そして、医大が撤退する理由には、医師不足だけでなく、少子化の進行があると考える。市内の出生数は年々減り続けており、18年は247人。産科の経営で考えれば、年間150人は扱わないと成り立たない。医大はタマルよりも分娩数が少なく、月に10人ほどだろう。これでは撤退は当然で、そこに貴重な産科医を2人も置くことはできない。タマルも年間150人を切れば休止する。
―市の対応をどう見る
病院再編の時代にあって、もっと広域で他市との連携を考えなければならないのに否定的に見える。
隣接する丹波市に今年、新病院の県立丹波医療センターができたが、産科にはささやま医療センターと同様、NICU(新生児集中治療室)がない。つまり、リスクが高い母子の受け入れはできない。結局、リスクがあれば約40キロ離れた神戸市北区の済生会兵庫県病院まで行かなければならない。

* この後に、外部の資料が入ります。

$ cat config.mk
export PLATFORM = sky130hd
export DESIGN_NAME = icb_ppi_splitter
export DESIGN_NICKNAME = d
export VERILOG_FILES = /design/src/rtl/icb_ppi_splitter.sv
export SDC_FILE = /design/constraint.sdc
export NUM_CORES = 1
export LEC_CHECK = 0
export BUFFER_PORTS_ARGS = -buffer_cell sky130_fd_sc_hd__buf_2
export CAP_MARGIN = 10
export CORE_AREA = 2 2 246 248
export DETAILED_ROUTE_END_ITERATION = 16
export DIE_AREA = 0 0 248 250
export SYNTH_ARGS = -nofsm -noshare
export SYNTH_HDL_FRONTEND = slang
export SYNTH_SLANG_ARGS = --single-unit
export TNS_END_PERCENT = 30
$ cat constraint.sdc
create_clock -name clk -period 3.1 [get_ports clk]
set_clock_uncertainty 0.05 [all_clocks]
set_input_delay 0.62 -clock clk [delete_from_list [all_inputs] [get_ports clk]]
set_output_delay 0.62 -clock clk [all_outputs]
set_load 0.01 [all_outputs]
$ cat src/rtl/icb_ppi_splitter.sv
// ICB 1-to-N splitter: address decode to N_SLV slaves plus an internal error target,
// with an ordering FIFO that returns responses strictly in command order.
module icb_ppi_splitter #(
    parameter int AW = 64,
    parameter int DW = 64,
    parameter int N_SLV = 4,
    parameter logic [N_SLV*AW-1:0] SLV_BASE = {AW'(32'h1004_0000), AW'(32'h1003_0000),
                                               AW'(32'h1001_3000), AW'(32'h1001_2000)},
    parameter logic [N_SLV*AW-1:0] SLV_MASK = {AW'(32'hFFFF_0000), AW'(32'hFFFF_0000),
                                               AW'(32'hFFFF_F000), AW'(32'hFFFF_F000)},
    parameter int OUTS_NUM = 2,
    parameter int CMD_PIPE = 0
) (
    input  logic                clk,
    input  logic                rst,
    input  logic [N_SLV-1:0]    slv_enable,
    input  logic                i_icb_cmd_valid,
    output logic                i_icb_cmd_ready,
    input  logic [AW-1:0]       i_icb_cmd_addr,
    input  logic                i_icb_cmd_read,
    input  logic [DW-1:0]       i_icb_cmd_wdata,
    input  logic [DW/8-1:0]     i_icb_cmd_wmask,
    output logic                i_icb_rsp_valid,
    input  logic                i_icb_rsp_ready,
    output logic                i_icb_rsp_err,
    output logic [DW-1:0]       i_icb_rsp_rdata,
    output logic [N_SLV-1:0]    o_icb_cmd_valid,
    input  logic [N_SLV-1:0]    o_icb_cmd_ready,
    output logic [AW-1:0]       o_icb_cmd_addr,
    output logic                o_icb_cmd_read,
    output logic [DW-1:0]       o_icb_cmd_wdata,
    output logic [DW/8-1:0]     o_icb_cmd_wmask,
    input  logic [N_SLV-1:0]    o_icb_rsp_valid,
    output logic [N_SLV-1:0]    o_icb_rsp_ready,
    input  logic [N_SLV-1:0]    o_icb_rsp_err,
    input  logic [N_SLV*DW-1:0] o_icb_rsp_rdata,
    output logic [15:0]         dec_err_cnt
);
    localparam int TW  = $clog2(N_SLV + 1);
    localparam int CW  = $clog2(OUTS_NUM + 1);
    localparam int PW  = (OUTS_NUM > 1) ? $clog2(OUTS_NUM) : 1;
    localparam int MW  = DW / 8;
    localparam int PKW = AW + 1 + DW + MW;
    localparam logic [TW-1:0] ERR_ID   = TW'(N_SLV);
    localparam logic [CW-1:0] OUTS_MAX = CW'(OUTS_NUM);

    logic           c_valid, c_ready;
    logic [PKW-1:0] in_pkt, c_pkt;
    logic [AW-1:0]  c_addr;
    logic           c_read;
    logic [DW-1:0]  c_wdata;
    logic [MW-1:0]  c_wmask;

    assign in_pkt = {i_icb_cmd_addr, i_icb_cmd_read, i_icb_cmd_wdata, i_icb_cmd_wmask};
    assign {c_addr, c_read, c_wdata, c_wmask} = c_pkt;

    generate
        if (CMD_PIPE != 0) begin : g_skid
            // Two entries let upstream ready depend only on occupancy, never on downstream.
            logic [PKW-1:0] buf_q [2];
            logic           sk_wp_q, sk_rp_q;
            logic [1:0]     sk_n_q, sk_n_d;
            logic           sk_push, sk_pop;

            assign sk_push = i_icb_cmd_valid & i_icb_cmd_ready;
            assign sk_pop  = c_valid & c_ready;
            assign sk_n_d  = sk_n_q + {1'b0, sk_push} - {1'b0, sk_pop};

            always_ff @(posedge clk or negedge rst) begin
                if (!rst) begin
                    buf_q[0] <= '0;
                    buf_q[1] <= '0;
                    sk_wp_q  <= 1'b0;
                    sk_rp_q  <= 1'b0;
                    sk_n_q   <= 2'd0;
                end else begin
                    if (sk_push) begin
                        buf_q[sk_wp_q] <= in_pkt;
                        sk_wp_q        <= ~sk_wp_q;
                    end
                    if (sk_pop) sk_rp_q <= ~sk_rp_q;
                    sk_n_q <= sk_n_d;
                end
            end

            assign i_icb_cmd_ready = (sk_n_q != 2'd2);
            assign c_valid         = (sk_n_q != 2'd0);
            assign c_pkt           = buf_q[sk_rp_q];
        end else begin : g_bypass
            assign c_valid         = i_icb_cmd_valid;
            assign c_pkt           = in_pkt;
            assign i_icb_cmd_ready = c_ready;
        end
    endgenerate

    logic [TW-1:0] ord_q [OUTS_NUM];
    logic [PW-1:0] wp_q, rp_q;
    logic [CW-1:0] cnt_q, cnt_d;
    logic [15:0]   dec_err_q, dec_err_d;
    logic [TW-1:0] tgt, head;
    logic          hit, tgt_rdy, has_room, head_vld, push, pop;

    always_comb begin
        tgt = ERR_ID;
        hit = 1'b0;
        for (int i = 0; i < N_SLV; i++) begin
            if (!hit && slv_enable[i] &&
                ((c_addr & SLV_MASK[i*AW +: AW]) == (SLV_BASE[i*AW +: AW] & SLV_MASK[i*AW +: AW]))) begin
                tgt = TW'(i);
                hit = 1'b1;
            end
        end
    end

    assign has_room = (cnt_q < OUTS_MAX);

    always_comb begin
        tgt_rdy         = 1'b1;
        o_icb_cmd_valid = '0;
        for (int i = 0; i < N_SLV; i++) begin
            if (tgt == TW'(i)) begin
                tgt_rdy            = o_icb_cmd_ready[i];
                o_icb_cmd_valid[i] = c_valid & has_room;
            end
        end
    end

    assign c_ready         = has_room & tgt_rdy;
    assign o_icb_cmd_addr  = c_addr;
    assign o_icb_cmd_read  = c_read;
    assign o_icb_cmd_wdata = c_wdata;
    assign o_icb_cmd_wmask = c_wmask;

    assign head_vld = (cnt_q != '0);
    assign head     = ord_q[rp_q];

    // The error target answers from the FIFO head, so it is naturally one cycle behind acceptance.
    always_comb begin
        i_icb_rsp_valid = 1'b0;
        i_icb_rsp_err   = 1'b0;
        i_icb_rsp_rdata = '0;
        o_icb_rsp_ready = '0;
        if (head_vld) begin
            if (head == ERR_ID) begin
                i_icb_rsp_valid = 1'b1;
                i_icb_rsp_err   = 1'b1;
            end else begin
                for (int i = 0; i < N_SLV; i++) begin
                    if (head == TW'(i)) begin
                        i_icb_rsp_valid    = o_icb_rsp_valid[i];
                        i_icb_rsp_err      = o_icb_rsp_err[i];
                        i_icb_rsp_rdata    = o_icb_rsp_rdata[i*DW +: DW];
                        o_icb_rsp_ready[i] = i_icb_rsp_ready;
                    end
                end
            end
        end
    end

    assign push      = c_valid & c_ready;
    assign pop       = i_icb_rsp_valid & i_icb_rsp_ready;
    assign cnt_d     = cnt_q + CW'(push) - CW'(pop);
    assign dec_err_d = (push && tgt == ERR_ID && dec_err_q != 16'hFFFF) ? dec_err_q + 16'd1 : dec_err_q;

    function automatic logic [PW-1:0] ptr_inc(input logic [PW-1:0] p);
        return (p == PW'(OUTS_NUM - 1)) ? '0 : p + 1'b1;
    endfunction

    always_ff @(posedge clk or negedge rst) begin
        if (!rst) begin
            for (int i = 0; i < OUTS_NUM; i++) ord_q[i] <= '0;
            wp_q      <= '0;
            rp_q      <= '0;
            cnt_q     <= '0;
            dec_err_q <= '0;
        end else begin
            if (push) begin
                ord_q[wp_q] <= tgt;
                wp_q        <= ptr_inc(wp_q);
            end
            if (pop) rp_q <= ptr_inc(rp_q);
            cnt_q     <= cnt_d;
            dec_err_q <= dec_err_d;
        end
    end

    assign dec_err_cnt = dec_err_q;

endmodule

; Word-level counts from Yosys, hierarchy flattened
; Index checks and enable logic that the tools add are counted.
[totals]
regBits = 26
input_bits = 413
output_inout_bits = 228
elab_cells = 97
[classes]
add_sub_neg = 5
magnitude_cmp = 4
n_eq_ne = 13
muxes = 47
bitwise_logic = 6
n_reduce_logical = 16
[ops]
columns = cell, n
row1 = $mux 64, 6
row2 = $eq 20x17->1 const B, 2
row3 = $eq 16x13->1 const B, 2
row4 = $mux 1, 29
row5 = $mux 3, 8
row6 = $add 16x1->16 const B, 1
row7 = $ne 16x16->1 const B, 1
row8 = $eq 3x2->1 const B, 4
row9 = $logic_and 1x1->1, 10
row10 = $mux 4, 2
row11 = $bwmux 6, 1
row12 = $eq 3x1->1 const B, 2
row13 = $eq 3x3->1 const B, 2
row14 = $logic_not 3->1, 2
row15 = $and 1x1->1, 4
row16 = $ge 2x2->1 const B, 2
row17 = $not 1->2, 2
row18 = $demux 3 s1, 1
row19 = $logic_not 1->1, 3
row20 = $add 1x1->1 const B, 2
row21 = $add 2x1->2, 1
row22 = $lt 2x1->1 const B, 1
row23 = $lt 2x2->1 const B, 1
row24 = $reduce_bool 2->1, 1
row25 = $sub 2x1->2, 1

; Depth between registers and ports, before layout
[depth]
word_depth = 24
depth_mapped = 11
depth_no_buf = 10

; Least setup slack after synthesis
; Ideal clock, no wire load.
[synth_timing]
path_kind = in2reg
from = input port i_icb_cmd_addr[18]
to = register cnt_q[1]
setup_time_ps = 80
arrival_time_ps = 2330
required_time_ps = 2970
setup_slack_ps = 640
path_stages = 11
path_buffers = 1
cell_sequence = and4bb_1 o211ai_2 a211oi_2 nor2_4 inv_2 buf_6 ha_1 inv_1 ha_1 xnor2_1 xnor2_1
[synth_between]
elab_chain_cells = 24
word_cells_on_any_way = 33
classes_between = add/sub: 2 / eq/ne: 7 / mux: 11 / bitwise: 2 / reduce/logical: 11
[synth_lines]
columns = element, line
row1 = start: declaration, 19  ; input logic [AW-1:0] i_icb_cmd_addr,
row2 = $eq 20x17->1, 108  ; ((c_addr & SLV_MASK[i*AW +: AW]) == (SLV_BASE[i*AW +: AW] & SLV_MASK[i*AW +: AW]))) begin
row3 = $logic_and 1x1->1, 107  ; if (!hit && slv_enable[i] &&
row4 = $mux 1, 107
row5 = $logic_not 1->1, 107
row6 = $logic_and 1x1->1 (2 in a row), 107
row7 = $mux 1, 107
row8 = $logic_not 1->1, 107
row9 = $logic_and 1x1->1 (2 in a row), 107
row10 = (+5 left out), n/a
row11 = $logic_not 3->1, 121  ; if (tgt == TW'(i)) begin
row12 = $mux 1 (3 in a row), 121
row13 = $mux 1 (*), 121
row14 = $and 1x1->1 (*), 128  ; assign c_ready = has_room & tgt_rdy;
row15 = $and 1x1->1 (*), 160  ; assign push = c_valid & c_ready;
row16 = $add 2x1->2 (*), 162  ; assign cnt_d = cnt_q + CW'(push) - CW'(pop);
row17 = $sub 2x1->2 (*), 162
row18 = net cnt_d[1], 98  ; logic [CW-1:0] cnt_q, cnt_d;
row19 = end signal: assignment, 182  ; cnt_q <= cnt_d;
row20 = end: declaration, 98
; The timed path passes the listed nets; every way through them passes the cells marked *.
; A chain may end at the register's enable or synchronous reset.

; Final worst setup path
[layout_timing]
from = register rp_q
to = output port i_icb_rsp_rdata[28]
[layout_between]
elab_chain_cells = 11
word_cells_on_any_way = 15
classes_between = eq/ne: 4 / mux: 9 / bitwise: 1 / reduce/logical: 1
[layout_lines]
columns = element, line
row1 = start: declaration, 97  ; logic [PW-1:0] wp_q, rp_q;
row2 = start signal: assignment, 181  ; if (pop) rp_q <= ptr_inc(rp_q);
row3 = $not 1->2 (implied by the code) (*), 135  ; assign head = ord_q[rp_q];
row4 = $mux 3 (implied by the code) (*) (3 in a row), 135
row5 = $logic_not 3->1, 149  ; if (head == TW'(i)) begin
row6 = $mux 64 (4 in a row), 149
row7 = $mux 64 (*), 144  ; if (head == ERR_ID) begin
row8 = $mux 64 (*), 143  ; if (head_vld) begin
row9 = end: declaration, 26  ; output logic [DW-1:0] i_icb_rsp_rdata,
; Mark *: on every way between the ends. The rest lies on a longest branch, timed or not. The select of a mux whose other input is x is not followed.

==> results.sh <==
export IMPL_seq_area_frac_synth=0.143
export IMPL_crit_path_end_kind="output port"
export IMPL_p_leak_nw=3.19
export IMPL_dp_hpwl_um=32900
export IMPL_syn_avg_cell_area_um2=6.44
export IMPL_setup_slack_ps=71.7
export IMPL_final_cell_area_mm2=0.00703
export IMPL_path_cells="buf_6 > or3_4 > a21oi_4 > buf_12 > buf_12 > a21oi_1 > nor2_1 > a21oi_1 > nor2_1 > buf_2"
export IMPL_path_class="flop to output port"
export IMPL_clk_pin_slew_ps=70
export IMPL_rsz0062_at_grt="true"
export IMPL_fin_util=0.118
export IMPL_pre_cts_slack_ps=82.8
export IMPL_crit_fanout=17
export IMPL_grt_max_degree=49
export IMPL_dr_pass1_iters=4
export IMPL_path_depth=10
export IMPL_worst_r2r_cell_count=10
export IMPL_required_ps=2430
export IMPL_die_area_mm2=0.0620
export IMPL_start_kind="flop"
export IMPL_hold_class="input port to async pin"
export IMPL_postSynthCellCount=708
export IMPL_first_global_vias=5820
export IMPL_slew_headroom=0.348
export IMPL_hold_slack_ps=303
export IMPL_syn_area_mm2=0.00456
export IMPL_syn_nets=1124
export IMPL_dieHeight_um=250
export IMPL_drv_cap=0
export IMPL_final_cell_count_no_fill=1771
export IMPL_wl_per_cell_um=21.6
export IMPL_port_buffer_count=406
export IMPL_synth_cell_types=53
export IMPL_cts_tree="done"
export IMPL_gp_congestion=0.803
export IMPL_worst_pin_slew_ps=975
export IMPL_synth_edf_count=0
export IMPL_cts_htree_levels=1
export IMPL_drt_iter0_drc=313
export IMPL_grt_pass1_wl_um=48900
export IMPL_finalCritPeriodShare=0.977
export IMPL_coreArea_mm2=0.0596
export IMPL_nFillCells=6991
export IMPL_place_area_mm2=0.00671
export IMPL_synth_ff_type="dfrtp_1"
export IMPL_dp_cells=1744
export IMPL_initial_core_util=0.0766
export IMPL_synthArstFlopShare=1.00
export IMPL_power_density_mw_per_mm2=437
export IMPL_cts_buffers=3
export IMPL_crit_path_max_incr_delay_ps=430
export IMPL_tns_ps=0
export IMPL_vias=6178
export IMPL_gr_usage_all_layers=0.116
export IMPL_ys_warn_count=0
export IMPL_area_growth_syn_to_layout_pct=54.2
export IMPL_period_minus_slack_ps=3030
export IMPL_fmax_mhz=330
export IMPL_ys_seq_elements=26
export IMPL_hold_violations=0
export IMPL_rows=90
export IMPL_total_power_mw=3.07
export IMPL_final_max_slew_viol_count=0
export IMPL_worst_path_buf_inv=4
export IMPL_gr_total_overflow=0
export IMPL_cts_sinks=26
export IMPL_layout_drive_gt1_share=0.506
export IMPL_num_io_pins=641
export IMPL_cts_root_buf="clkbuf_16"
export IMPL_vdd_drop_max_mv=0.295
export IMPL_post_route_drc_count=0
export IMPL_worstSkewPairLatency_ps=260
export IMPL_arrival_ps=2360
export IMPL_viasPerCell=3.49
export IMPL_die_x_um=248
export IMPL_fin_nets=1392
export IMPL_antenna_found_initial=47
export IMPL_wirelength_um=38300
export IMPL_setup_viol=0
export IMPL_cp_top_family="simple AND/OR/NAND/NOR gates"
export IMPL_status="completed"
export IMPL_clock_path_buffers=2
export IMPL_slowest_stage="dfrtp_2"
export IMPL_ant_nets=0
## where the power goes
group	switching, mW	total, mW	internal, mW
sequential	0.141	0.571	0.429
clock	0.119	0.376	0.257
combinational	1.27	2.13	0.859
total	1.53	3.07	1.55
## logic make-up (layout without fill, tap and decap cells)
family          count (synthesis)  count (layout)  synth area share
other cells                     0              14                 0
flops                          26              26             0.143
simple gates                  284             284             0.283
xor+xnor                       19              19            0.0365
compound gates                178             178             0.229
buf+inv                       187             454             0.274
fa+ha+maj                       3               3           0.00823
mux                            11              11            0.0261
## final cells by class
type | instances | area [µm²] | area share
timing repair buffer | 444 | 2460 | 0.349
antenna | 14 | 35.0 | 0.00498
clock buffer | 3 | 75.1 | 0.0107
sequential | 26 | 653 | 0.0929
tap | 782 | 978 | 0.139
inverter | 6 | 22.5 | 0.00320
clock inverter | 1 | 30.0 | 0.00427
multi-input combinational | 495 | 2780 | 0.395
## placed cells by master, fill, tap and decap left out, drive strengths merged, types with 3 or more instances in the layout
master / synthesis / routed
or3: 3 / 3
diode: 0 / 14
dfrtp: 26 / 26
nor3: 4 / 4
nand3: 9 / 9
nor4: 11 / 11
buf: 157 / 442
nand2: 76 / 76
mux2: 7 / 7
mux2i: 4 / 4
a221oi: 31 / 31
clkbuf: 24 / 4
xor2: 10 / 10
nand4: 7 / 7
a21oi: 102 / 102
o21ai: 37 / 37
inv: 6 / 6
ha: 3 / 3
nor2: 155 / 155
xnor2: 9 / 9
## registers in the layout, indices dropped and copies added (netlist names)
signal	count
cnt_q	2
wp_q	1
ord_q	6
rp_q	1
dec_err_cnt	16
## per-layer routing
layer	global-route usage	part of all wire
met1	0.133	0.38
met5	0	0.0052
met2	0.170	0.40
met4	0.0547	0.062
met3	0.0684	0.15
## Yosys cell counts (8+ instances only)
master    count  area share
nand3_1       9      0.0099
nor4_2        8       0.022
nor2_1      154        0.13
buf_2        11       0.012
dfrtp_1      26        0.14
o21ai_0      37       0.041
a221oi_1     31       0.060
buf_4       138        0.23
xor2_1       10       0.019
xnor2_1       9       0.017
a21oi_1     101        0.11
clkbuf_1     23       0.019
nand2_1      76       0.063
## what timing repair did
item	4_1_cts	5_1_grt
hold buffers	0	0
gates resized for setup	4	19
setup buffers	3	5
pin swaps	1	6
gates cloned	1	0
setup endpoints to repair	27	8
## final timing paths
kind                                        from                    endpoint  slack, ps
worst max-delay path            rp_q$_DFFE_PN0P_         i_icb_rsp_rdata[28]         70
worst min register to register  wp_q$_DFFE_PN0P_            wp_q$_DFFE_PN0P_        440
min in group clk                wp_q$_DFFE_PN0P_            wp_q$_DFFE_PN0P_        440
worst max register to register  rp_q$_DFFE_PN0P_          cnt_q[1]$_DFF_PN0_        540
worst min-delay path                         rst  dec_err_cnt[9]$_DFFE_PN0P_        300
max in group asynchronous                    rst        ord_q[0]$_DFFE_PN0P_       2280
(Power assumes the default switching activity.)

丹波医療センターができる時に、丹波篠山市が近隣市と連携して動いていれば、もっと近くに良い産科ができた。市民は病院の数が減るのは嫌だろう。ただ、減らしたとしても良い病院ができるのなら、そのほうが良いのではないか。市内で産まないといけないという考えを改めるべきだ。兵庫ならば五国(播磨、丹波、但馬、摂津、淡路)くらいの広域で医療を考えたほうがいい。
妊婦タクシーの整備を
―今後、必要な施策は
当然、丹波医療センターや済生会病院との連携も必要になるが、そのためにも都市部などにはある「マタニティータクシー」の整備が必要。健診や陣痛時などに妊婦が24時間呼べるタクシーだ。市がタクシー会社に助成して実施することで、妊婦は手軽に病院に行けるし、タクシー会社も新規事業になる。
そして、根本になる少子化対策をしなければならない。タマルでは一般不妊治療を行っているが、治療を受けた人の大半は妊娠する。現状、丹波篠山市は高度不妊治療に対する助成は行っているが一般はない。一般もカバーすることでもっと出生数は増えるはずだ。
また、看護学校の誘致も効果的だと思う。市が助成して、卒業後、最低でも数年は市内で働くことにする。若い看護師が増え、市内で結婚すれば出生数も増える。
―医大が分娩を休止すれば、タマルで対応できるか
スタッフを増やせば対応できる。過去にも一時的に分娩休止があり、その間はスタッフを増員して対応した。ただ、そうなるならば早く言ってもらわないと困る。前回も突然、分娩が再開され、増員したスタッフには辞めてもらった。
―市に支援は求めるか
個別の支援は求めない。ただ、妊婦健診に対する助成を増額してもらいたい。現在も市は10万1000円を助成しているが、増額してもらえれば十分助かる。
―最後に
今回の問題は、医大の分娩からの撤退ではなく、丹波地域全体の分娩体制、そして、少子化への対策が問題。頭を下げるところは下げ、お金を出すところには出すべき。そうでないと、このエリアの将来は危うい。